Jika pasien menjalani rawat inap, maka mereka diharuskan mengikuti rangkaian terapi. Dimulai saat bangun pagi lalu shalat Subuh berjamaah. Kemudian olahraga, yakni berjalan dan berlari. Dilanjutkan dengan sarapan, lalu shalat hajat dan shalat dhuha. Mengapa pasien disuruh shalat Hajat dan Dhuha? “Ini dimaksudkan untuk membangun mindset bahwa yang menyembuhkan itu hakikatnya bukan dokter tapi Allah dan kita hanya bisa berikhtiar meminta kesembuhan pada Allah,” jelas Sholeh.

Lalu pasien diminta mengikuti senam Tawakal yaitu senam yang berisi gerakan-gerakan yang bisa dikatakan sebagai penyerahan diri kepada Allah. Setelah itu shalat Zhuhur berjamaah, shalat Ashar berjamaah dan pasien pun kemudian diajak mengikuti kajian tentang manusia, seperti mengapa Allah menciptakan manusia, mengapa ada orang yang susah ada yang senang, ada yang kaya ada yang miskin dan sebagainya. Lalu bagaimana menyikapinya yang intinya mengajak pasien untuk mengembalikan semuanya pada Allah.

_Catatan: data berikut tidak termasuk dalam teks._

==> 10-28: inputs <==
Design OQ1_Stopwatch, start of the top module:
module OQ1_Stopwatch(AN, Seg, Dot, CLK, Start, RESET);  
	output [3:0] AN;
	output [6:0] Seg;
	output Dot;
	input CLK, Start, RESET;
	parameter R = 2'b00;
    parameter W = 2'b01;
    parameter C = 2'b10;	
	reg  [11:0] divider_ds;
	reg  [5:0]  divider_ms;
	reg  [6:0]  Seg_Temp;
	reg  [3:0]  D3,D2,D1,D0,D_Temp,AN_Temp;
	reg  [1:0]  state,n_state;
	reg         dp;
	wire        RTC_ds,RTC_ms;
	always @(posedge CLK or posedge RESET) begin
	  if(RESET) divider_ms <= 0;
	  else if(divider_ms==32) divider_ms <= 0;
      else divider_ms <= divider_ms + 1;
    end
    assign RTC_ms = ((divider_ms == 32)?1'b1:1'b0);
	always @(posedge CLK or posedge RESET) begin
      if(RESET) divider_ds <= 0;
      else if(divider_ds==3276) divider_ds <= 0;
      else if(state==C) divider_ds <= divider_ds + 1;
    end
    assign RTC_ds = ((divider_ds == 3276)?1'b1:1'b0);
	always@(posedge CLK or posedge RESET) begin
      if(RESET) begin
        state <= R;
        D3 <= 0;
        D2 <= 0;
        D1 <= 0;
        D0 <= 0;
      end else begin
        state <= n_state;
        if(RTC_ds) begin
          if(D0 == 9) begin
            D0 <= 0;
            if(D1 == 9) begin
              D1 <= 0;
              if(D2 == 9) begin
                D2 <= 0;
                if(D3 == 9) begin
                  D3 <= 0;                  
                end else begin
                  D3 <= D3 + 1;
                end                    
              end else begin
                D2 <= D2 + 1;
              end      
            end else begin
              D1 <= D1 + 1;
            end
          end else begin
            D0 <= D0 + 1;
  ...
==> flow/config.mk <==
export PLATFORM = sky130hd
export DESIGN_NAME = OQ1_Stopwatch
export DESIGN_NICKNAME = OQ1_Stopwatch
export VERILOG_FILES = /design/flow/design.v
export SDC_FILE = /design/flow/constraint.sdc
export NUM_CORES = 4
export LEC_CHECK = 0
export ABC_AREA = 1
export CAP_MARGIN = 40
export CORE_MARGIN = 2
export CORE_UTILIZATION = 72
export CTS_CLUSTER_DIAMETER = 95
export CTS_CLUSTER_SIZE = 10
export GPL_TIMING_DRIVEN = 0
export PLACE_DENSITY_LB_ADDON = 0.0
export SETUP_SLACK_MARGIN = 0.64
export SLEW_MARGIN = 20
export TNS_END_PERCENT = 5
==> flow/constraint.sdc <==
create_clock -name core_clock -period 2.2 [get_ports {CLK}]
set_input_delay 0.4400 -clock core_clock [delete_from_list [all_inputs] [get_ports {CLK}]]
set_output_delay 0.4400 -clock core_clock [all_outputs]
set_load 0.01 [all_outputs]
run.sh (not shown) runs the stock make flow with config.mk's settings and CLKGATE_MAP_FILE=.
==> inputs of 01-01, as changes to 10-28 <==
- CAP_MARGIN: 40 -> 20
- CTS_CLUSTER_DIAMETER: 95 -> default
- CTS_CLUSTER_SIZE: 10 -> default
- GPL_TIMING_DRIVEN: 0 -> default
- SETUP_SLACK_MARGIN: 0.64 -> default
- TNS_END_PERCENT: 5 -> default
==> flow/constraint.sdc (replaced) <==
create_clock -name core_clock -period 2.21 [get_ports {CLK}]
set_input_delay 0.4420 -clock core_clock [delete_from_list [all_inputs] [get_ports {CLK}]]
set_output_delay 0.4420 -clock core_clock [all_outputs]
set_load 0.01 [all_outputs]
==> inputs of 05-23, as changes to 10-28 <==
- CAP_MARGIN: 40 -> 20
- CTS_CLUSTER_DIAMETER: 95 -> 389
- CTS_CLUSTER_SIZE: 10 -> 94
- GPL_TIMING_DRIVEN: 0 -> default
- PLACE_DENSITY: default -> 0.43
- PLACE_DENSITY_LB_ADDON: 0.0 -> default
- SETUP_SLACK_MARGIN: 0.64 -> default
- TNS_END_PERCENT: 5 -> default
==> flow/constraint.sdc (replaced) <==
create_clock -name core_clock -period 5.52 [get_ports {CLK}]
set_input_delay 1.1040 -clock core_clock [delete_from_list [all_inputs] [get_ports {CLK}]]
set_output_delay 1.1040 -clock core_clock [all_outputs]
set_load 0.01 [all_outputs]
==> results <==
metric	10-28	01-01	05-23
Skew final	9.64 ps	6.52 ps	12.1 ps
Core utilization of the finished layout	0.864	0.830	0.843
Clock insertion delay at the later pin of the skew report	300 ps	300 ps	310 ps
Overall power consumption	0.00166 W	0.00162 W	0.000789 W
Worst slack on hold paths	492 ps	486 ps	492 ps
Via count	2573	2422	2398
Final standard cell count with taps included and fillers excluded	447	440	438
Result of the run	finished clean	finished clean	finished clean
DP Area	2980 um2	2930 um2	2930 um2
Worst EP required	1760 ps	1770 ps	4420 ps
Layout overhead on the synthesized area	15.1%	10.6%	12.3%
Detailed router's first-iteration violation count	237	184	177
Cells on Worst Hold Path	2	2	1
Placed wire-length estimate	4450 um	3920 um	4050 um
Buffers, non-clock	24	17	15
Sequential fraction of total cell area	0.350	0.363	0.358
Sequential cell area	1110 um2	1100 um2	1100 um2
Non-Clock Buffer Area Fraction	0.0696	0.0535	0.0478
Capture instance of the worst register-to-register path	D1[0]	D0[1]	D0[1]
Post-Layout Inst Area	3160 um2	3040 um2	3090 um2
Wire length on met2	3500 um	2830 um	3050 um
Share of the clock period used by the worst path	0.879	0.957	0.569
Combinational power	0.000222 W	0.000193 W	0.0000787 W
Layout clock area frac	0.0293	0.0305	0.0515
No activity file was given, so power comes from the tool's default toggle rates.
==> flow/design.v <==
module lab1 #
(
	parameter WIDTHIN = 16,		 
	parameter WIDTHOUT = 32,	 
	parameter [WIDTHIN-1:0] A0 = 16'b01_00000000000000,  
	parameter [WIDTHIN-1:0] A1 = 16'b01_00000000000000,  
	parameter [WIDTHIN-1:0] A2 = 16'b00_10000000000000,  
	parameter [WIDTHIN-1:0] A3 = 16'b00_00101010101010,  
	parameter [WIDTHIN-1:0] A4 = 16'b00_00001010101010,  
	parameter [WIDTHIN-1:0] A5 = 16'b00_00000010001000   
)
(
	input clk,
	input reset,	
	input i_valid,
	input i_ready,
	output o_valid,
	output o_ready,
	input [WIDTHIN-1:0] i_x,
	output [WIDTHOUT-1:0] o_y
);
logic [WIDTHIN-1:0] x;	 
logic [WIDTHOUT-1:0] y_Q;	 
logic valid_Q1;		 
logic valid_Q2;		 
logic valid_Q3;
logic valid_Q4;
logic valid_Q5;
logic valid_Q6;
logic valid_Q7;
logic [WIDTHOUT-1:0] ans;	
logic enable;
logic [WIDTHOUT-1:0] m0_out;  
logic [31:0] m0_res; 
logic [WIDTHOUT-1:0] a0_out;  
logic [WIDTHOUT-1:0] m1_out;  
logic [47:0] m1_res;
logic [WIDTHOUT-1:0] a1_out;  
logic [WIDTHOUT-1:0] m2_out;  
logic [47:0] m2_res; 
logic [WIDTHOUT-1:0] a2_out;  
logic [WIDTHOUT-1:0] m3_out;  
logic [47:0] m3_res;
logic [WIDTHOUT-1:0] a3_out;  
logic [WIDTHOUT-1:0] m4_out;  
logic [47:0] m4_res;
logic [WIDTHOUT-1:0] a4_out;  
logic [WIDTHOUT-1:0] y_D;
logic [15:0] A5_reg;
logic [31:0] A4_reg;
logic [31:0] A3_reg;
logic [31:0] A2_reg;
logic [31:0] A1_reg;
logic [31:0] A0_reg;
logic [WIDTHIN-1:0] x1;
logic [WIDTHIN-1:0] x2;
logic [WIDTHIN-1:0] x3;
logic [WIDTHIN-1:0] x4;
logic [WIDTHOUT-1:0] F1;
logic [WIDTHOUT-1:0] F2;
logic [WIDTHOUT-1:0] F3;
logic [WIDTHOUT-1:0] F4;
always_comb begin
		m0_res = A5_reg * x;
		m0_out = {3'b000, m0_res [31:3]};
		a0_out = m0_out + A4_reg;
		m1_res = F4 * x4;
		m1_out = m1_res[45:14];
		a1_out = m1_out + A3_reg;
		m2_res = F3 * x3;
		m2_out = m2_res[45:14];
		a2_out = m2_out + A2_reg;
		m3_res = F2 * x2;
		m3_out = m3_res[45:14];
		a3_out = m3_out + A1_reg;
		m4_res = F1 * x1;
		m4_out = m4_res[45:14];
		a4_out = m4_out + A0_reg ;
		enable = i_ready;
end
always @(posedge clk) begin
if (enable) begin
		A5_reg <= A5;
		A4_reg <= {5'b00000, A4, 11'b00000000000};
   	F4 <= a0_out;
		x4 <= x;
		A3_reg <= {5'b00000, A3, 11'b00000000000};
		F3 <= a1_out;
		x3 <= x4;
		A2_reg <= {5'b00000, A2, 11'b00000000000};
		F2 <= a2_out;
		x2 <= x3;
		A1_reg <= {5'b00000, A1, 11'b00000000000};
   	F1 <= a3_out;
		x1 <= x2;
		A0_reg <= {5'b00000, A0, 11'b00000000000};
end		
end
always_ff @(posedge clk or posedge reset) begin
	if (reset) begin
		valid_Q1 <= 1'b0;
		valid_Q2 <= 1'b0;
		valid_Q3 <= 1'b0;
		valid_Q4 <= 1'b0;
		valid_Q5 <= 1'b0;
		valid_Q6 <= 1'b0;
		x <= 0;
		y_Q <= 0;
	end 
	else if (enable) begin
		valid_Q1 <= i_valid;
		valid_Q2 <= valid_Q1;
		valid_Q3 <= valid_Q2;
		valid_Q4 <= valid_Q3;
		valid_Q5 <= valid_Q4;
		valid_Q6 <= valid_Q5;
		x <= i_x;
		y_Q <= y_D;
	end
end
assign y_D = a4_out;
assign o_y = y_Q;
assign o_ready = i_ready;   		
assign o_valid = valid_Q6 & i_ready;	
endmodule
==> flow/run.sh <==
#!/bin/bash
# the make line also repeats each setting of config.mk as NAME=value (left out here)
make -C /OpenROAD-flow-scripts/flow DESIGN_CONFIG=/design/flow/config.mk WORK_HOME=/design/flow/orfs CLKGATE_MAP_FILE= finish
==> flow/config.mk <==
export PLATFORM = sky130hd
export DESIGN_NAME = lab1
export DESIGN_NICKNAME = lab1
export VERILOG_FILES = /design/flow/design.v
export SDC_FILE = /design/flow/constraint.sdc
export NUM_CORES = 4
export LEC_CHECK = 0
export CAP_MARGIN = 20
export CELL_PAD_IN_SITES_GLOBAL_PLACEMENT = 2
export CORE_MARGIN = 8
export CORE_UTILIZATION = 46
export GPL_ROUTABILITY_DRIVEN = 0
export HOLD_SLACK_MARGIN = 0.09
export MAX_ROUTING_LAYER = met5
export MIN_ROUTING_LAYER = met1
export PLACE_DENSITY_LB_ADDON = 0.28
export SETUP_SLACK_MARGIN = 0.01
export SLEW_MARGIN = 20
==> flow/constraint.sdc <==
create_clock -name core_clock -period 6.95 [get_ports {clk}]
set_input_delay 1.3900 -clock core_clock [delete_from_list [all_inputs] [get_ports {clk}]]
set_output_delay 1.3900 -clock core_clock [all_outputs]
set_load 0.01 [all_outputs]
Design smm, start of the top module:
module smm(input clk, reset,
           input [7:0] readdata,
           output we, 
			  output [15:0] address,
			  output [7:0] writedata);
For scale: about 520 cells after synthesis, about 68 flip-flops.
clock: 3.41 ns
lec_check: 0
cap_margin: 20
core_margin: 2
core_utilization: 72
cts_cluster_diameter: 397
cts_cluster_size: 99
place_density: 0.39
setup_slack_margin: 1.0
slew_margin: 20
tns_end_percent: 5
run.sh (not shown) runs the stock make flow with config.mk's settings and CLKGATE_MAP_FILE=.
The baseline failed in clock tree synthesis.
Then changed:
CORE_UTILIZATION = 58   (was 72)
CTS_CLUSTER_DIAMETER = not set   (was 397)
CTS_CLUSTER_SIZE = 37   (was 99)
PLACE_DENSITY = not set   (was 0.39)
SETUP_SLACK_MARGIN = 0.76   (was 1.0)
TNS_END_PERCENT = not set   (was 5)
clock period = 2.65 ns   (was 3.41 ns; I/O delays follow)
After rerunning:
- This time the run aborted during global routing (DPL-0038)
- synthesized area does not change
- die size rose by 23%
- synthesized cell count does not change
Then changed:
CORE_UTILIZATION = 41   (was 58)
CTS_CLUSTER_SIZE = not set   (was 37)
PLACE_DENSITY = 0.6   (was not set)
SETUP_SLACK_MARGIN = not set   (was 0.76)
clock period = 4.93 ns   (was 2.65 ns; I/O delays follow)
=> The new run went through all stages and came out clean. Area after synthesis stays the same. Synthesized cell count is unchanged. Die area went up by 40%.
Then changed:
CORE_UTILIZATION = 66   (was 41)
PLACE_DENSITY = not set   (was 0.6)
SETUP_SLACK_MARGIN = 0.89   (was not set)
clock period = 3.39 ns   (was 4.93 ns; I/O delays follow)
With this change the flow died in clock tree synthesis (DPL-0033).
Synthesized cell count is unchanged.
Area after synthesis stays the same.
Die size is lower by 37%.
Then changed:
CORE_UTILIZATION = 58   (was 66)
SETUP_SLACK_MARGIN = not set   (was 0.89)
clock period = 2.65 ns   (was 3.39 ns; I/O delays follow)
After rerunning: This time the run ran to the end with violations: negative setup slack. Area after synthesis does not change. Die size climbs by 13%. Synthesized cell count stays the same.

* * *

== run A ==
Starting RTL as in the previous note.
==> flow/design.v (excerpt) <==
module smm(input clk, reset,
           input [7:0] readdata,
           output we, 
			  output [15:0] address,
			  output [7:0] writedata);
Settings: LEC_CHECK=0, ABC_AREA=1, CAP_MARGIN=20, CORE_MARGIN=9, CORE_UTILIZATION=58, CTS_CLUSTER_DIAMETER=389, CTS_CLUSTER_SIZE=98, MAX_ROUTING_LAYER=met4, PLACE_DENSITY=0.41, SLEW_MARGIN=20, TNS_END_PERCENT=40; clock period 5.0 ns.
Modified inputs, run B compared to run A
==> flow/config.mk <==
export PLATFORM = sky130hd
export DESIGN_NAME = smm
export DESIGN_NICKNAME = smm
export VERILOG_FILES = /design/flow/design.v
export SDC_FILE = /design/flow/constraint.sdc
export NUM_CORES = 4
export LEC_CHECK = 0
export CAP_MARGIN = 20
export CELL_PAD_IN_SITES_DETAIL_PLACEMENT = 2
export CELL_PAD_IN_SITES_GLOBAL_PLACEMENT = 0
export CORE_MARGIN = 2
export CORE_UTILIZATION = 28
export CTS_CLUSTER_DIAMETER = 160
export MAX_ROUTING_LAYER = met4
export MIN_ROUTING_LAYER = met2
export PLACE_DENSITY_LB_ADDON = 0.28
export SETUP_SLACK_MARGIN = 1.35
export SLEW_MARGIN = 15
Findings:
- In run B the final area turned out 15% higher than in run A.
- Non-clock buffer count in run B is 43 above run A.
- On run B: number of standard-cell rows in the floorplan is 45% higher than what run A gave.
- | first-iteration DRC count | run B vs run A | about 160% higher |
- Of run A and run B, the run reporting the higher worst setup slack was run B.
- [compare] base=run A new=run B: total of endpoints with negative setup slack in the final report flat, global-route total usage across every layer up 12 points, leakage power summed over all cells down about 8%.
- Going from run A to run B, the number of well-tap cells placed was found to have gone up by 120.
- Run B vs run A — core outline area rose about 100%.
- Comparing run A and run B, the higher flip-flop and latch share of the layout cell area was measured on run A.
Relative to run B, the following input files were edited for run C:
==> flow/config.mk <==
export PLATFORM = sky130hd
export DESIGN_NAME = smm
export DESIGN_NICKNAME = smm
export VERILOG_FILES = /design/flow/design.v
export SDC_FILE = /design/flow/constraint.sdc
export NUM_CORES = 4
export LEC_CHECK = 0
export ABC_AREA = 1
export CAP_MARGIN = 20
export CORE_MARGIN = 9
export CORE_UTILIZATION = 52
export CTS_CLUSTER_DIAMETER = 389
export CTS_CLUSTER_SIZE = 98
export MAX_ROUTING_LAYER = met4
export PLACE_DENSITY = 0.8
export SLEW_MARGIN = 20
export TNS_END_PERCENT = 40
Findings:
Run C gives more net total in the final layout than run B did.
Delta (run C minus run B): post-route minimum period went up 0.14 ns, wire length fell by 7300 microns.
Inputs modified between run C and run D:
==> flow/config.mk <==
export PLATFORM = sky130hd
export DESIGN_NAME = smm
export DESIGN_NICKNAME = smm
export VERILOG_FILES = /design/flow/design.v
export SDC_FILE = /design/flow/constraint.sdc
export NUM_CORES = 4
export LEC_CHECK = 0
export CAP_MARGIN = 20
export CELL_PAD_IN_SITES_DETAIL_PLACEMENT = 2
export CORE_MARGIN = 2
export CORE_UTILIZATION = 56
export MIN_ROUTING_LAYER = met2
export SLEW_MARGIN = 20
### Flow results
Run D terminated abnormally: detailed placement reported DPL-0033.
Against run C, run D comes in 182 lower on count of instantiated cells in the yosys netlist.
For the synthesized netlist cell count, run D came in 182 lower than run C did.
When run D is set beside run C, its yosys stat chip area turns out to be 170 sq um smaller.
Diff run D and run C: basic-gate share of the synthesized area counting and, or, nand and nor cells higher in run C
Summary of run D over run C: core outline area lost 11%; area of the mapped netlist down 3.4%.
In the flow results for run D and run C, the post-synthesis average cell area is smaller on run C.
No activity file was given, so power comes from the tool's default toggle rates.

Barulah pada malam hari, terapi dilanjutkan dengan mengajak pasien shalat tahajud, minimal 2 rakaat yang dilanjutkan dengan witir dan muhasabah (renungan). Proses penyembuhan ini dilakukan secara terus menerus di rumah sehat dan sebisa mungkin dilanjutkan ketika pasien sudah pulang ke rumah.
Metode penyembuhan yang dilakukan Rumah Sehat ini sudah dibuktikan oleh ratusan orang yang pernah berobat ke sana. Tak hanya dari orang di sekitar Kediri, namun dari segala penjuru termasuk dari luar Jawa. Pasiennya pun beragam, dan  tidak sedikit yang justru berlatar belakang praktisi dunia kedokteran.
Ini agaknya disebabkan sudah semakin banyaknya orang yang memperoleh bukti bahwa tahajud tak hanya menenangkan jiwa namun juga menyehatkan raga.